TASK GOAL: The lines to repeat are those below from the one containing "met1,23300,81100" down to the one containing "239 | 0.443 |", both included; reproduce them exactly and nothing else.

[Saved data entries]
== == ==

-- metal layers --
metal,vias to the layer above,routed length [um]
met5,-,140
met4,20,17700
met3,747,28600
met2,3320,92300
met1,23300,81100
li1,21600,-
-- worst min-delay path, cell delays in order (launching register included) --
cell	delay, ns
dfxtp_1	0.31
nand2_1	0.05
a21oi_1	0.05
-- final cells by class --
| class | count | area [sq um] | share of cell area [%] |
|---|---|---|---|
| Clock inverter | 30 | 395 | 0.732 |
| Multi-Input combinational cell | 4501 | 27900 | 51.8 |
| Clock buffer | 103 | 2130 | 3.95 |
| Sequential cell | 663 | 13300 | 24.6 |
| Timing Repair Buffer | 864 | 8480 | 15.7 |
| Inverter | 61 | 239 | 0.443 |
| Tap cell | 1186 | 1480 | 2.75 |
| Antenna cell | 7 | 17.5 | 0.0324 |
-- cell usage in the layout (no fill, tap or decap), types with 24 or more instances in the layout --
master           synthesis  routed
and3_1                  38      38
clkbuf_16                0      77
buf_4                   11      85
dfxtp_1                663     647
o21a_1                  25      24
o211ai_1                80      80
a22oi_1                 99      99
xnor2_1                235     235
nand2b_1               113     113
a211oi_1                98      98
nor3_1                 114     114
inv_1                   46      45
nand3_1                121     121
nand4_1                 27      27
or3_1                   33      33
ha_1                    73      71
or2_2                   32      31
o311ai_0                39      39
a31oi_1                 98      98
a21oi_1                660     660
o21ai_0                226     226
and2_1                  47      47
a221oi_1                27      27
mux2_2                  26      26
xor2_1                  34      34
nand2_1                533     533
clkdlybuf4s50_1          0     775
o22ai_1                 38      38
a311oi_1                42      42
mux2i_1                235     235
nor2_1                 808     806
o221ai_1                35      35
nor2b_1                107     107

== == ==

COMPLETED TASK:
met1,23300,81100
li1,21600,-
-- worst min-delay path, cell delays in order (launching register included) --
cell	delay, ns
dfxtp_1	0.31
nand2_1	0.05
a21oi_1	0.05
-- final cells by class --
| class | count | area [sq um] | share of cell area [%] |
|---|---|---|---|
| Clock inverter | 30 | 395 | 0.732 |
| Multi-Input combinational cell | 4501 | 27900 | 51.8 |
| Clock buffer | 103 | 2130 | 3.95 |
| Sequential cell | 663 | 13300 | 24.6 |
| Timing Repair Buffer | 864 | 8480 | 15.7 |
| Inverter | 61 | 239 | 0.443 |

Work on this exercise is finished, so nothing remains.